Why is this important: This project will contribute to a Swedish bio-based economy by developing novel sustainable processes for bioactive fiber functionalization, using forest-based resources, for the production of biodegradable materials with high performance. More specific, we will develop wet-stable functionalized fibres from the organosolv process that could replace fossil-based materials in lightweight foams.
Methods we use: We will use the semi-continuous organosolv reactor at LTU to pursue fractionation and isolation of the three main lignocellulose components, cellulose, hemicellulose and lignin. The next step focuses on the use of a chemo-enzymatic approach for the functionalization of the cellulose and hemicellulose fractions to achieve specific properties, such as water stability. The functionalized fibres will be used to produce foamed materials, using various lab and pilot-scale processing concepts developed at MoRe Research. The foams will be analyzed and evaluated in terms of performance, with a particular focus on wet stability.
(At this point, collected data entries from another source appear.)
--- src/rtl/sh_adc_pkg.sv ---
package sh_adc_pkg;
  localparam int NCH    = 4;
  localparam int CH_W   = 2;
  localparam int ADDR_W = 4;

  localparam logic [ADDR_W-1:0] A_CTRL = 4'd0;
  localparam logic [ADDR_W-1:0] A_STAT = 4'd1;
  localparam logic [ADDR_W-1:0] A_RES0 = 4'd4;

  localparam int B_UEN   = 3;
  localparam int B_AUXEN = 4;
  localparam int B_IEN   = 7;
  localparam int B_LVL   = 8;
  localparam int S_ADC   = 0;
  localparam int S_ANY   = 11;

  function automatic logic [NCH-1:0] chan_mask(input logic u_en, input logic aux_en);
    return {aux_en, 1'b1, 1'b1, u_en};
  endfunction

  function automatic logic [CH_W-1:0] first_chan(input logic [NCH-1:0] m);
    logic [CH_W-1:0] r;
    r = '0;
    for (int i = NCH - 1; i >= 0; i--)
      if (m[i]) r = CH_W'(i);
    return r;
  endfunction

  function automatic logic has_next(input logic [NCH-1:0] m, input logic [CH_W-1:0] c);
    logic r;
    r = 1'b0;
    for (int i = 0; i < NCH; i++)
      if (i > int'(c) && m[i]) r = 1'b1;
    return r;
  endfunction

  function automatic logic [CH_W-1:0] next_chan(input logic [NCH-1:0] m, input logic [CH_W-1:0] c);
    logic [CH_W-1:0] r;
    r = c;
    for (int i = NCH - 1; i >= 0; i--)
      if (i > int'(c) && m[i]) r = CH_W'(i);
    return r;
  endfunction
endpackage

--- src/rtl/sh_start_gate.sv ---
module sh_start_gate #(
  parameter int ACQ_CYC = 20
) (
  input  logic clk,
  input  logic rst_n,
  input  logic start_in,
  input  logic idle,
  input  logic grp_done,
  output logic go,
  output logic pend
);
  localparam int AW = $clog2(ACQ_CYC + 1);
  localparam logic [AW-1:0] ACQ_END = AW'(ACQ_CYC);

  logic [AW-1:0] acq_cnt;
  logic          start_q;
  logic          req;
  logic          acq_ok;

  assign req    = start_in & ~start_q;
  assign acq_ok = (acq_cnt == ACQ_END);
  assign go     = idle & acq_ok & (req | pend);

  always_ff @(posedge clk) begin
    if (!rst_n) begin
      acq_cnt <= '0;
      start_q <= 1'b0;
      pend    <= 1'b0;
    end else begin
      start_q <= start_in;
      if (grp_done)                  acq_cnt <= '0;
      else if (idle && !acq_ok)      acq_cnt <= acq_cnt + 1'b1;
      if (go)                        pend <= 1'b0;
      else if (req)                  pend <= 1'b1;
    end
  end
endmodule

--- src/rtl/sh_chan_walker.sv ---
module sh_chan_walker
  import sh_adc_pkg::*;
#(
  parameter int CONV_CYC = 40
) (
  input  logic            clk,
  input  logic            rst_n,
  input  logic            go,
  input  logic [NCH-1:0]  mask_in,
  output logic            converting,
  output logic [CH_W-1:0] ch,
  output logic            slot_end,
  output logic            grp_done
);
  localparam int SW = $clog2(CONV_CYC);
  localparam logic [SW-1:0] SLOT_LAST = SW'(CONV_CYC - 1);

  logic [SW-1:0]  slot;
  logic [NCH-1:0] mask_q;
  logic           more;

  assign more     = has_next(mask_q, ch);
  assign slot_end = converting && (slot == SLOT_LAST);
  assign grp_done = slot_end && !more;

  always_ff @(posedge clk) begin
    if (!rst_n) begin
      converting <= 1'b0;
      slot       <= '0;
      ch         <= '0;
      mask_q     <= '0;
    end else if (go) begin
      converting <= 1'b1;
      mask_q     <= mask_in;
      ch         <= first_chan(mask_in);
      slot       <= '0;
    end else if (converting) begin
      if (slot == SLOT_LAST) begin
        slot <= '0;
        if (more) ch <= next_chan(mask_q, ch);
        else      converting <= 1'b0;
      end else begin
        slot <= slot + 1'b1;
      end
    end
  end
endmodule

--- src/rtl/sh_irq_unit.sv ---
module sh_irq_unit (
  input  logic clk,
  input  logic rst_n,
  input  logic grp_done,
  input  logic ien,
  input  logic lvl_mode,
  input  logic stat_rd,
  output logic st_adc,
  output logic st_any,
  output logic irq_evt,
  output logic irq_n
);
  logic pulse_q;

  assign irq_evt = grp_done & ien;
  assign irq_n   = lvl_mode ? ~st_any : ~pulse_q;

  always_ff @(posedge clk) begin
    if (!rst_n) begin
      st_adc  <= 1'b0;
      st_any  <= 1'b0;
      pulse_q <= 1'b0;
    end else begin
      pulse_q <= irq_evt;
      if (irq_evt) begin
        st_adc <= 1'b1;
        st_any <= 1'b1;
      end else if (stat_rd) begin
        st_adc <= 1'b0;
        st_any <= 1'b0;
      end
    end
  end
endmodule

--- src/rtl/sh_adc_seq.sv ---
module sh_adc_seq
  import sh_adc_pkg::*;
#(
  parameter int ACQ_CYC  = 20,
  parameter int CONV_CYC = 40,
  parameter int CODE_W   = 11
) (
  input  logic              clk,
  input  logic              rst_n,
  input  logic              conv_start,
  input  logic              bus_cs,
  input  logic              bus_wr,
  input  logic              bus_rd,
  input  logic [ADDR_W-1:0] bus_addr,
  input  logic [CODE_W:0]   bus_wdata,
  output logic [CODE_W:0]   bus_rdata,
  input  logic [CODE_W-1:0] sar_code,
  output logic              sh_hold,
  output logic [CH_W-1:0]   conv_ch,
  output logic              busy,
  output logic              irq_n
);
  localparam int DATA_W = CODE_W + 1;
  localparam logic [DATA_W-1:0] CTRL_KEEP =
    DATA_W'((1 << B_UEN) | (1 << B_AUXEN) | (1 << B_IEN) | (1 << B_LVL));

  logic [DATA_W-1:0] ctrl;
  logic [DATA_W-1:0] res [NCH];
  logic [NCH*DATA_W-1:0] res_flat;
  logic [NCH-1:0]    res_we;
  logic              go, pend, converting, slot_end, grp_done;
  logic [CH_W-1:0]   ch;
  logic              stat_rd, ctrl_wr;
  logic              st_adc, st_any, irq_evt;

  assign stat_rd = bus_cs && bus_rd && (bus_addr == A_STAT);
  assign ctrl_wr = bus_cs && bus_wr && (bus_addr == A_CTRL);

  sh_start_gate #(.ACQ_CYC(ACQ_CYC)) u_gate (
    .clk(clk), .rst_n(rst_n), .start_in(conv_start), .idle(!converting),
    .grp_done(grp_done), .go(go), .pend(pend)
  );

  sh_chan_walker #(.CONV_CYC(CONV_CYC)) u_walk (
    .clk(clk), .rst_n(rst_n), .go(go),
    .mask_in(chan_mask(ctrl[B_UEN], ctrl[B_AUXEN])),
    .converting(converting), .ch(ch), .slot_end(slot_end), .grp_done(grp_done)
  );

  sh_irq_unit u_irq (
    .clk(clk), .rst_n(rst_n), .grp_done(grp_done), .ien(ctrl[B_IEN]),
    .lvl_mode(ctrl[B_LVL]), .stat_rd(stat_rd), .st_adc(st_adc),
    .st_any(st_any), .irq_evt(irq_evt), .irq_n(irq_n)
  );

  always_ff @(posedge clk) begin
    if (!rst_n)       ctrl <= '0;
    else if (ctrl_wr) ctrl <= bus_wdata & CTRL_KEEP;
  end

  genvar gi;
  generate
    for (gi = 0; gi < NCH; gi++) begin : g_res
      assign res_we[gi] = slot_end && (ch == CH_W'(gi));
      assign res_flat[gi*DATA_W +: DATA_W] = res[gi];
      always_ff @(posedge clk) begin
        if (!rst_n)          res[gi] <= '0;
        else if (res_we[gi]) res[gi] <= {sar_code, 1'b0};
      end
    end
  endgenerate

  always_comb begin
    bus_rdata = '0;
    if (bus_cs && bus_rd) begin
      if (bus_addr == A_CTRL) bus_rdata = ctrl;
      else if (bus_addr == A_STAT) begin
        bus_rdata[S_ADC] = st_adc;
        bus_rdata[S_ANY] = st_any;
      end else if (bus_addr >= A_RES0 && bus_addr < A_RES0 + NCH)
        bus_rdata = res[CH_W'(bus_addr - A_RES0)];
    end
  end

  assign sh_hold = converting;
  assign conv_ch = ch;
  assign busy    = converting | pend;
endmodule

--- config.mk ---
export PLATFORM = sky130hd
export DESIGN_NAME = sh_adc_seq
export DESIGN_NICKNAME = d
export VERILOG_FILES = /design/src/rtl/sh_adc_pkg.sv /design/src/rtl/sh_start_gate.sv /design/src/rtl/sh_chan_walker.sv /design/src/rtl/sh_irq_unit.sv /design/src/rtl/sh_adc_seq.sv
export SDC_FILE = /design/constraint.sdc
export NUM_CORES = 1
export LEC_CHECK = 0
export ABC_CLOCK_PERIOD_IN_PS = 2900
export BUFFER_PORTS_ARGS = -buffer_cell sky130_fd_sc_hd__buf_4
export CORE_MARGIN = 2
export CORE_UTILIZATION = 56
export CTS_CLUSTER_SIZE = 25
export DETAILED_ROUTE_END_ITERATION = 8
export GPL_TIMING_DRIVEN = 0
export PLACE_DENSITY_LB_ADDON = 0.08
export SYNTH_ARGS = -nofsm -noshare
export SYNTH_HDL_FRONTEND = slang
export SYNTH_SLANG_ARGS = --single-unit
--- constraint.sdc ---
create_clock -name clk -period 2.9 [get_ports clk]
set_input_delay 0 -clock clk [delete_from_list [all_inputs] [get_ports clk]]
set_output_delay 0 -clock clk [all_outputs]
set_load 0.1 [all_outputs]
==> metrics.txt, run 1 <==
Clock Latency Late Sink 0.34 ns; Layout area overhead 24.4%; global placement routability congestion 0.738; static leakage 1.55 nW; post-synth top area share 0.414; post-route ant nets 0; crit-path max cell delay 0.95 ns; Synth area leaders edfxtp_1, dfxtp_1, and2_1; Final Skew 0.00813 ns; most frequent cell after synthesis and2_1; Die Area 6320 um^2; DRT iter0 DRCs 105; Ports 50; crit path kind reg2reg; Overflow after GRT 0; Worst Tran Pin Value 1.14 ns; final hold viol count 0; DRC violations left 0; TNS Setup 0 ns; Avg Cell Area, Syn 12.9 um^2; vias after detailed routing 2083; top_reg_cell synth edfxtp_1; Gate Count Post-Synth 248; final setup violation count 0; Power Total 0.00201 W; core area 5510 um^2; PD cells 505 nW/um^2; starting density of the core 0.580; WP data required 2.85 ns; MaxCap Viol Count 0; die height 79.5 um; TritonCTS clock tree done; Total Routing Usage GR 0.212; Design Area, Final 3970 um^2; register area 1800 um^2; post-synth top area cell edfxtp_1; DPL Wire Length 4.13 mm; Worst Hold Class in2reg; Net Count, Synth 284; Cell variety after synth 48; Clock transition at path regs 0.08 ns; min Tclk post-route 2.28 ns; Chip Width 79.5 um; 1st-pass router iterations 4; crit end category register; antenna violations before repair 0; max frequency 438 MHz; H-tree levels 3; # resized after CTS 0; I/O Buffers 40; worst-path maximum fanout 11; slew margin rel. 0.236; sequential area share after synthesis 0.564; Post-synth ARST share 0; CTS Root Cell clkbuf_8; drt via density 5.26; vias in the first global route 1955; CP max stage cell o31ai_2; fin. max-slew vios 0; largest net degree at the start of global routing 13; CTS Sinks 68; unrepaired setup endpoints after global routing no; global-route wire length before repair 9.78 mm; Seq cells post-synth 68; nets 355; Final Cycle Share 0.788; fraction of layout cells with a size suffix above 1 0.269; Synth warnings 0; clock buffer count from CTS 9; outcome finished clean; crit path DAT 2.24 ns; CP cell instances ha_1 -> and3_4 -> nand2_1 -> o31ai_2; CP Launch Type register; fin util 0.721; Max IR drop VDD 0.390 mV; Wirelength per Cell 15.3 um; area occupied by multi-input gates 1300 um^2; row count 27; Filler Cell Count 402; EDFF count, synth 44; Synth top cells by count and2_1, edfxtp_1, dfxtp_1; Diodes inserted 0; CTS Buffer Depth 2; Placed Area 3610 um^2; Mapped Area 3190 um^2; drt total wl 6.06 mm
## area by class of cell
cell class | count | share of cell area
Sequential cell | 68 | 0.454
Timing Repair Buffer | 60 | 0.124
Multi-Input combinational cell | 164 | 0.327
Clock inverter | 7 | 0.0170
Buffer | 10 | 0.0183
Inverter | 6 | 0.00567
Tap cell | 72 | 0.0227
Clock buffer | 9 | 0.0312
## worst max-delay path, delay by kind of cell (launching register included)
| kind | cells | cell delay, ns |
|---|---|---|
| compound gates | 1 | 0.95 |
| simple gates | 2 | 0.40 |
| flops | 1 | 0.37 |
| fa+ha+maj | 1 | 0.18 |
## path summary, 6_finish.rpt
path / from / to / slack [ns] / depth (start not counted)
setup / recovery: u_walk.slot[0]$_SDFFE_PP0P_ / res[0][9]$_SDFFCE_PN0P_ / 0.62 / 4
hold / removal: bus_addr[3] / ctrl[3]$_SDFFE_PN0P_ / 0.04 / 4
setup reg to reg: u_walk.slot[0]$_SDFFE_PP0P_ / res[0][9]$_SDFFCE_PN0P_ / 0.62 / 4
hold reg to reg: ctrl[4]$_SDFFE_PN0P_ / u_walk.mask_q[3]$_SDFFE_PN0P_ / 0.49 / 2
## power breakdown
part | switching, W | total [W] | internal, W | leakage, nW
clock network | 0.000358 | 0.000750 | 0.000392 | 0.0926
registers | 0.0000118 | 0.00108 | 0.00106 | 0.612
logic | 0.0000948 | 0.000181 | 0.0000859 | 0.850
## flip-flops by register name, indices dropped and copies added (netlist names)
name               count
res                   44
u_gate.start_q         1
u_walk.mask_q          2
u_walk.slot            6
u_walk.converting      1
u_gate.pend            1
u_walk.ch              2
u_irq.st_any           1
u_gate.acq_cnt         5
u_irq.pulse_q          1
ctrl                   4
## per-stage QoR
stage,cells,hold WS (ns),setup slack (ns)
finish,396,0.0389,0.616
global placement,360,0.213,0.0544
detailed placement,363,0.218,0.554
floorplan,248,0.122,0.0306
global route,396,0.0454,0.426
CTS,396,0.0297,0.551
## timing repair
action | in CTS | in global routing
setup buffers | 0 | 0
hold buffers | 17 | 0
endpoints found under the hold margin | 50 | 0
## logic make-up after synthesis
kind of cell               count (synthesis)  share of synthesized area
DFF                                       68                      0.564
AOI/OAI and AO/OA                         23                     0.0525
buffers and inverters                     16                     0.0298
xor gates and xnor gates                   9                     0.0247
and+or+nand+nor                          112                      0.217
muxes                                     17                      0.100
adders and majority gates                  3                     0.0118
## layer usage
layer  share of wire  wire length (um)  vias to the layer above  track usage
met4           0.011                64                        0       0.0759
li1                -                 -                     1036            -
met2            0.48              2880                       57        0.324
met1            0.46              2770                      986        0.295
met5               0                 0                        -            0
met3           0.056               339                        4       0.0543
## cells in the final DEF, fill, tap and decap left out, drive strengths merged, types with 3 or more instances in the layout
cell,Yosys,final
nor2,23,23
mux2i,6,6
dfxtp,24,24
nor2b,7,7
dlygate4sd3,0,17
xor2,5,5
nand2b,5,5
nand2,11,11
inv,6,6
a21oi,7,7
xnor2,4,4
clkinv,0,4
buf,9,52
ha,3,3
nand3,4,4
a22o,4,4
mux4,11,11
edfxtp,44,44
and2,45,45
clkbuf,1,10
o21ai,4,4
No activity file was read; power rests on OpenSTA's default activity.
==> inputs of run 2 (changes only) <==
--- a/config.mk
+++ b/config.mk
@@ -5,7 +5,8 @@
 export SDC_FILE = /design/constraint.sdc
 export NUM_CORES = 1
 export LEC_CHECK = 0
-export ABC_CLOCK_PERIOD_IN_PS = 2900
+export ABC_AREA = 1
+export ABC_CLOCK_PERIOD_IN_PS = 2340
 export BUFFER_PORTS_ARGS = -buffer_cell sky130_fd_sc_hd__buf_4
 export CORE_MARGIN = 2
 export CORE_UTILIZATION = 56
==> constraint.sdc (replaced) <==
create_clock -name clk -period 2.34 [get_ports clk]
set_input_delay 0 -clock clk [delete_from_list [all_inputs] [get_ports clk]]
set_output_delay 0 -clock clk [all_outputs]
set_load 0.1 [all_outputs]
==> run 2 against run 1 <==
  * Critical path type unchanged
  * Design area down 1.9%
  * Largest cell class unchanged
  * Critical endpoint is now res[0][2]$_SDFFCE_PN0P_
  * Global-route usage grew 3.7 points
  * Clock power grew 11%
==> metrics.txt, run 2 <==
DPL Wire Length 4.92 mm (+19%); Overflow after GRT 0 (unchanged); nets 472 (+33%); fraction of layout cells with a size suffix above 1 0.186 (-0.0826); DRC violations left 0 (unchanged); largest family of logic cells by synthesized area simple AND/OR/NAND/NOR gates; Seq cells post-synth 68 (unchanged); Synth top cells by count nor2_1, nand2_1, inv_1; Mapped Area 3210 um^2 (+0.43%); vias after detailed routing 2646 (+27%); sw frac 0.256 (+0.0241); Hold Slack 0.00474 ns (-0.0342 ns); crit path DAT 1.98 ns (-0.26 ns); global placement routability congestion 0.821 (+11%); Wirelength per Cell 14.4 um (-6.2%); top_reg_cell synth edfxtp_1; Comb pwr share 0.090 (about the same); largest net degree at the start of global routing 13 (unchanged); H-tree levels 3 (unchanged); Cell variety after synth 29 (-40%); Clock power frac 0.351 (-0.023); TNS Setup 0 ns (unchanged); drt total wl 7.37 mm (+22%); final hold viol count 0 (unchanged); Die Area 6350 um^2 (+0.42%); Final Cycle Share 0.858 (+0.0705); setup bufs post-CTS 0 (unchanged); MaxCap Viol Count 0 (unchanged); final worst setup slack 0.332 ns (-0.284 ns); antenna violations before repair 0 (unchanged); dpl ws -0.0109 ns (-0.565 ns); vias in the first global route 2501 (+28%); Total Routing Usage GR 0.249 (+0.0368); max frequency 498 MHz (+14%); worst-path maximum fanout 11 (unchanged); most frequent cell after synthesis nor2_1; drt via density 5.16 (-1.9%); Avg Cell Area, Syn 8.55 um^2 (-34%); sequential power share 0.559 (+0.023); unrepaired setup endpoints after global routing no; Power Total 0.00237 W (+18%); Ports 50 (unchanged); largest registers res: 44 flops, u_walk.slot: 6 flops, u_gate.acq_cnt: 5 flops; CTS Buffer Depth 2 (unchanged); global-route wire length before repair 11.8 mm (+20%); Largest Register res; commonest non-fill, non-tap cell in the layout nor2_1; die height 79.7 um (+0.21%); mux cell area share after synthesis 0 (-0.100); PD cells 609 nW/um^2 (+20%); max reg flops 44 (unchanged); outcome finished clean; fin util 0.708 (-0.0134); static leakage 1.69 nW (+8.8%); post-synth top area cell edfxtp_1; Clock Latency Late Sink 0.34 ns (about the same); Filler Cell Count 443 (+10%); 1st-pass router iterations 4 (unchanged); CTS Sinks 68 (unchanged); DRT iter0 DRCs 203 (+93%); XOR/XNOR share of the synthesized area 0.0137 (-0.0110); Gate Count Post-Synth 375 (+51%); Layout area overhead 21.6%; EDFF count, synth 44 (unchanged); CTS Root Cell clkbuf_8; I/O Buffers 40 (unchanged); Post-synth ARST share 0 (unchanged); commonest cells after routing, fill and taps aside nor2_1, nand2_1, inv_1; Net Count, Synth 411 (+45%); post-synth top area share 0.412 (-0.00178); row count 27 (unchanged); TritonCTS clock tree done; WP data required 2.31 ns (-0.54 ns); Final Skew 0.00932 ns (+0.00119 ns); clock buffer count from CTS 9 (unchanged); min Tclk post-route 2.01 ns (-0.276 ns); slew margin rel. 0.496 (+0.260); Adder-Cell Fraction of Synth Area 0.0117 (-0.0000505); Diodes inserted 0 (unchanged); Synth area leaders edfxtp_1, dfxtp_1, nor2_1; core area 5510 um^2 (unchanged); sequential area share after synthesis 0.562 (-0.00242); simple-gate portion of the synthesized area 0.253 (+0.0358); Synth warnings 0 (unchanged); CP Launch Type register; Switching Power 0.000607 W (+31%); final setup violation count 0 (unchanged); fin. max-slew vios 0 (unchanged); starting density of the core 0.582 (+0.00250); Chip Width 79.7 um (+0.21%); crit path kind reg2reg; crit end category register; Worst Hold Class in2reg; cell internal pwr 0.00177 W (+15%); Max IR drop VDD 0.443 mV (+14%); Clock transition at path regs 0.08 ns (about the same); Worst Tran Pin Value 0.756 ns (-0.384 ns); post-synthesis compound-gate area fraction 0.0808 (+0.0283); post-route ant nets 0 (unchanged)
## run 2: changes by cell type after synthesis, moves of 7 or more
cell     change
inv_1       +42
o21ai_0     +17
mux4_2       -8
nor2b_1      -7
and2_1      -45
nor2_1      +61
nand2_1     +67
## run 2: layer usage
layer,wire [um],vias up,track usage
li1,-,1332,-
met1,3360,1221,0.341
met2,3490,79,0.392
met3,363,14,0.0396
met4,149,0,0.109
met5,0,-,0
## run 2: critical path, stage by stage, from the launching register on
cell,delay [ns]
dfxtp_1,0.38
ha_1,0.21
inv_1,0.09
nor2_2,0.13
nand3_4,0.17
o31ai_4,0.66
## run 2: stage by stage
step / cells / area [um^2]
6_report: 513 / 3900
3_5_place_dp: 487 / 3610
3_3_place_gp: 487 / 3610
5_1_grt: 513 / 3900
2_1_floorplan: 375 / 3220
4_1_cts: 513 / 3880
## run 2: cell type report
class	instances	area [um^2]	share of cell area
Timing Repair Buffer	50	400	0.103
Multi-Input combinational cell	245	1180	0.303
Inverter	52	195	0.0501
Clock buffer	10	128	0.0327
Sequential cell	68	1800	0.463
Clock inverter	6	41.3	0.0106
Tap cell	72	90.1	0.0231
Buffer	10	58.8	0.0151
## run 2: timing repair
item	4_1_cts	5_1_grt
setup endpoints to repair	11	22
gates resized for setup	1	2
hold endpoints to repair	14	0
hold buffers	10	0
## run 2: worst paths after layout
path,start,end,slack [ns],cells after the start
setup / recovery,u_walk.slot[0]$_SDFFE_PP0P_,res[0][2]$_SDFFCE_PN0P_,0.33,5
hold / removal,sar_code[0],res[3][0]$_SDFFCE_PN0P_,0.005,3
setup reg to reg,u_walk.slot[0]$_SDFFE_PP0P_,res[0][2]$_SDFFCE_PN0P_,0.33,5
hold reg to reg,ctrl[4]$_SDFFE_PN0P_,ctrl[4]$_SDFFE_PN0P_,0.49,2
## run 2: kinds of logic (layout without fill, tap and decap cells)
| kind of cell | after synthesis | in the layout |
|---|---|---|
| AND/OR/NAND/NOR | 192 | 192 |
| flip-flops | 68 | 68 |
| buffers and inverters | 62 | 128 |
| AO/OA/AOI/OAI | 45 | 45 |
| XOR/XNOR | 5 | 5 |
| adder cells (fa/ha/maj) | 3 | 3 |
## run 2: power groups by stage
stage	registers, W	logic, W	clock network [W]
floorplan	0.00135	0.000125	0
global placement	0.00135	0.000195	0
detailed placement	0.00135	0.000199	0
CTS	0.00133	0.000212	0.000830
global route	0.00133	0.000235	0.000880
finish	0.00133	0.000214	0.000833
==> inputs of run 3 (changes only) <==
--- a/config.mk
+++ b/config.mk
@@ -13,7 +13,7 @@
 export CTS_CLUSTER_SIZE = 25
 export DETAILED_ROUTE_END_ITERATION = 8
 export GPL_TIMING_DRIVEN = 0
-export PLACE_DENSITY_LB_ADDON = 0.08
+export PLACE_DENSITY = 0.85
 export SYNTH_ARGS = -nofsm -noshare
 export SYNTH_HDL_FRONTEND = slang
 export SYNTH_SLANG_ARGS = --single-unit
==> run 3 against run 2 <==
  * Sequential cell count did not move
  * Wire length down 2.3%
  * Utilization grew 0.57 points
  * Maximum frequency fell by 11%
  * Combinational power fell by 2%
  * Setup slack worse by 0.25 ns
  * Design area is 0.80% higher
  * Highest routed layer unchanged
  * Clock power increased by 34%
  * Total power increased by 12%
  * First-iteration DRC count up 5.4%
  * Final cell count is 0.19% lower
Expected results and scientific impact: A chemo-enzymatic fiber modification approach, which combines the flexibility of chemical catalysis and the high selectivity of enzymatic catalysis, is a powerful novel approach to obtain complex modification of carbohydrate fibers. Chemo-enzymatic catalysis has emerged as a global research interest in the modern chemical industry, where fine chemicals are synthesized using biocatalysis,but the use of enzymes for modification of fibers is still unexplored. A holistic zero waste biorefinery approach to produce biomaterials from forest biomass by maximizing the use of all components is required if you aim to create a sustainable biorefinery process. Use of lignin, or its derivatives, as additional components to improve mechanical properties (plasticity, elasticity), hydrophobicity and bioactivity or to be used as novel crosslinking components is a novel approach.